For a complete financial picture, pair this with the rest of the suite: model pure growth with the Compound Interest Calculator, plan your nest egg with the Retirement Calculator, measure performance with the ROI Calculator, set a concrete target with the Savings Goal Calculator, or plan a home purchase with the Mortgage Calculator.

COMMON QUESTIONS

Frequently Asked Questions

The short, practical answers investors ask most.

Future value is the projected worth of your investment at the end of the period. It compounds your initial investment and any monthly contributions at your expected annual return — each period's gain is added to the balance before the next is calculated, so growth accelerates over time. This calculator compounds monthly and adds contributions at the end of each month.

Historically, a broadly diversified stock portfolio has returned roughly 7–10% per year before inflation over long periods, though individual years vary widely and past performance does not guarantee future results. Bonds and cash typically return less. A common conservative planning assumption is 6–7%; use a figure that matches your asset mix and risk tolerance.

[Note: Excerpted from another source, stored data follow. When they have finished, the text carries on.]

## v59
// BreakoutControl
module BreakoutControl(clk_50, strt, rst, L, R, tick, color, pix_x, pix_y, ball_x, ball_y, pad_x, bricks, win, lose);
input clk_50;
input strt, rst, L, R;
input tick;
output [2:0] color;
output [8:0] pix_x;
output [7:0] pix_y;
output [9:0] ball_x;
output [9:0] ball_y;
output [9:0] pad_x;
output [15:0] bricks;
output win, lose;
parameter 
Start = 4'd0,
Play = 4'd1,
Win = 4'd2,
Lose = 4'd3,
block1x = 10'd1,
block1y = 10'd50,
block2x = 10'd41,
block2y = 10'd50,
block3x = 10'd81,
block3y = 10'd50,
block4x = 10'd121,
block4y = 10'd50,
block5x = 10'd161,
block5y = 10'd50,
block6x = 10'd201,
block6y = 10'd50,
block7x = 10'd241,
block7y = 10'd50,
block8x = 10'd281,
block8y = 10'd50,
block9x = 10'd1,
block9y = 10'd19,
block10x = 10'd41,
block10y = 10'd19,
block11x = 10'd81,
block11y = 10'd19,
block12x = 10'd121,
block12y = 10'd19,
block13x = 10'd161,
block13y = 10'd19,
block14x = 10'd201,
block14y = 10'd19,
block15x = 10'd241,
block15y = 10'd19,
block16x = 10'd281,
block16y = 10'd19;
wire [2:0] color;
reg [3:0] S,NS;
reg W, done, start_state, ph25; 
reg [9:0] x, y;
wire [9:0] ballx, bally, padx, pady;
wire [2:0] PadAng;
wire padcol, topbotcol, LRcol, topbotcol2, LRcol2, topbotcol3, LRcol3, topbotcol4, LRcol4, topbotcol5, LRcol5, topbotcol6, LRcol6, topbotcol7, LRcol7, topbotcol8, LRcol8, topbotcol9, LRcol9, topbotcol10, LRcol10, topbotcol11, LRcol11, topbotcol12, LRcol12, topbotcol13, LRcol13, topbotcol14, LRcol14, topbotcol15, LRcol15, topbotcol16, LRcol16, ceilingcol, walcol, Lo;
wire Hit1, Hit2, Hit3, Hit4, Hit5, Hit6, Hit7, Hit8, Hit9, Hit10, Hit11, Hit12, Hit13, Hit14, Hit15, Hit16;
wire clk60;
assign clk60 = tick;
Paddlemove pad(rst, clk_50, clk60, L, R, strt, ballx, bally, padx, pady, padcol, PadAng);
Block blk1(clk_50, clk60, rst, strt, ballx, bally, block1x, block1y, Hit1, topbotcol, LRcol);
Block blk2(clk_50, clk60, rst, strt, ballx, bally, block2x, block2y, Hit2, topbotcol2, LRcol2);
  ...
Size: ~2600 cells after synthesis, ~240 flip-flops, roughly 74 I/O pins, roughly 18000 sq um of cells after synthesis.
make LEC_CHECK=0 ABC_AREA=1 CAP_MARGIN=30 CORE_MARGIN=2 CORE_UTILIZATION=40 SLEW_MARGIN=25 TNS_END_PERCENT=5 finish   # period 6.76 ns
run.sh (not shown) runs the stock make flow with config.mk's settings and CLKGATE_MAP_FILE=.
v59 completed end to end with timing, DRC and antenna clean.
> inputs changed (v59 -> v52)
- swapping 25 for 20 in SLEW_MARGIN
- swapping 5 for 100 in TNS_END_PERCENT
- putting GPL_TIMING_DRIVEN at 0 where nothing was set
- swapping 2 for 7 in CORE_MARGIN
- putting MIN_ROUTING_LAYER at met2 where nothing was set
[summary]
v52: done, clean on timing, DRC and antenna
v52 ends up with a power that is 0.31 mW higher than in v59.
In the tables for v59 and v52, global placement routability congestion reads lower with v52.
Comparing v59 and v52, the higher final cell count is on v52.
A highest routing layer actually used of met5 is what v52 shows, while met4 belongs to v59.
On first-iteration DRC count, v52 does worse than v59.
Relative to v59, the critical path depth of v52 is higher by 13.
Met2 routing resource usage after global routing, v59 and v52: smaller value in v59
Compared with v59, v52 has less setup slack.
After detailed routing, v59 needs less wire than v52.
v52 vs. v59: total net switching power shows an increase of 10%, relative contribution of the clock network to total power shows a reduction of 1.4 points, cell area after layout shows an increase of about 2.6%.
The following lists how v13 was set up differently from v52:
- SLEW_MARGIN: 20 -> 15
- TNS_END_PERCENT: 100 -> 5
- MIN_ROUTING_LAYER: met2 -> unset
- ABC_AREA: 1 -> 0
- GPL_TIMING_DRIVEN: 0 -> unset
- CORE_MARGIN: 7 -> 2
- the clock period (ns, I/O delays scaled along): 6.76 -> 10.0
Results
- v13 completed every stage of the flow, and the final layout passed the timing, DRC and antenna checks.
- Between v52 and v13, the non-clock buffer count is higher for v52.
- Compared with v52, v13 shows via count lower by 9645.
- Worst-margin pin slew (higher): v13
- Between v52 and v13, the pin count of the biggest net entering global routing is higher for v13.
- The main logic family after synthesis comes out simple AND/OR/NAND/NOR gates in one run and AND-OR/OR-AND gates in the other, namely in v52 and v13 respectively.
- Final wirelength in v13 is about 20% below v52.


Starting RTL as in the previous note.
export LEC_CHECK = 0
export CAP_MARGIN = 5
export CORE_MARGIN = 2
export CORE_UTILIZATION = 52
export CTS_CLUSTER_DIAMETER = 61
export CTS_CLUSTER_SIZE = 41
export GPL_ROUTABILITY_DRIVEN = 1
export MAX_ROUTING_LAYER = met5
export PLACE_DENSITY_LB_ADDON = 0.04
export SLEW_MARGIN = 20
create_clock -name core_clock -period 2.94 [get_ports {clk_50}]
The first run produced a layout that fails on setup timing.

Total return is the overall percentage your investment grew across the whole period. Annualized return (CAGR) is the equivalent steady yearly rate that would produce that same final value, which makes investments of different lengths comparable. This calculator reports both your total gain and the annualized return.

Inflation reduces the purchasing power of money over time, so a portfolio that grows in nominal terms may buy less than the raw number suggests. The inflation-adjusted (real) value shows what your future balance is worth in today's dollars. Your real return is roughly your nominal return minus the inflation rate.

Investing a lump sum immediately gives your money the most time to compound, which historically tends to outperform spreading it out. Investing monthly (dollar-cost averaging) smooths out market-timing risk and fits how most people earn and save. This calculator lets you model a lump sum, regular monthly contributions, or both together.

It depends on your goal, timeframe and expected return. Use the Goal-Based mode to enter a target amount and your timeframe, and the calculator solves for the monthly contribution needed to reach it. As a guideline, investing a consistent amount early and increasing it over time compounds into far more than starting larger but later.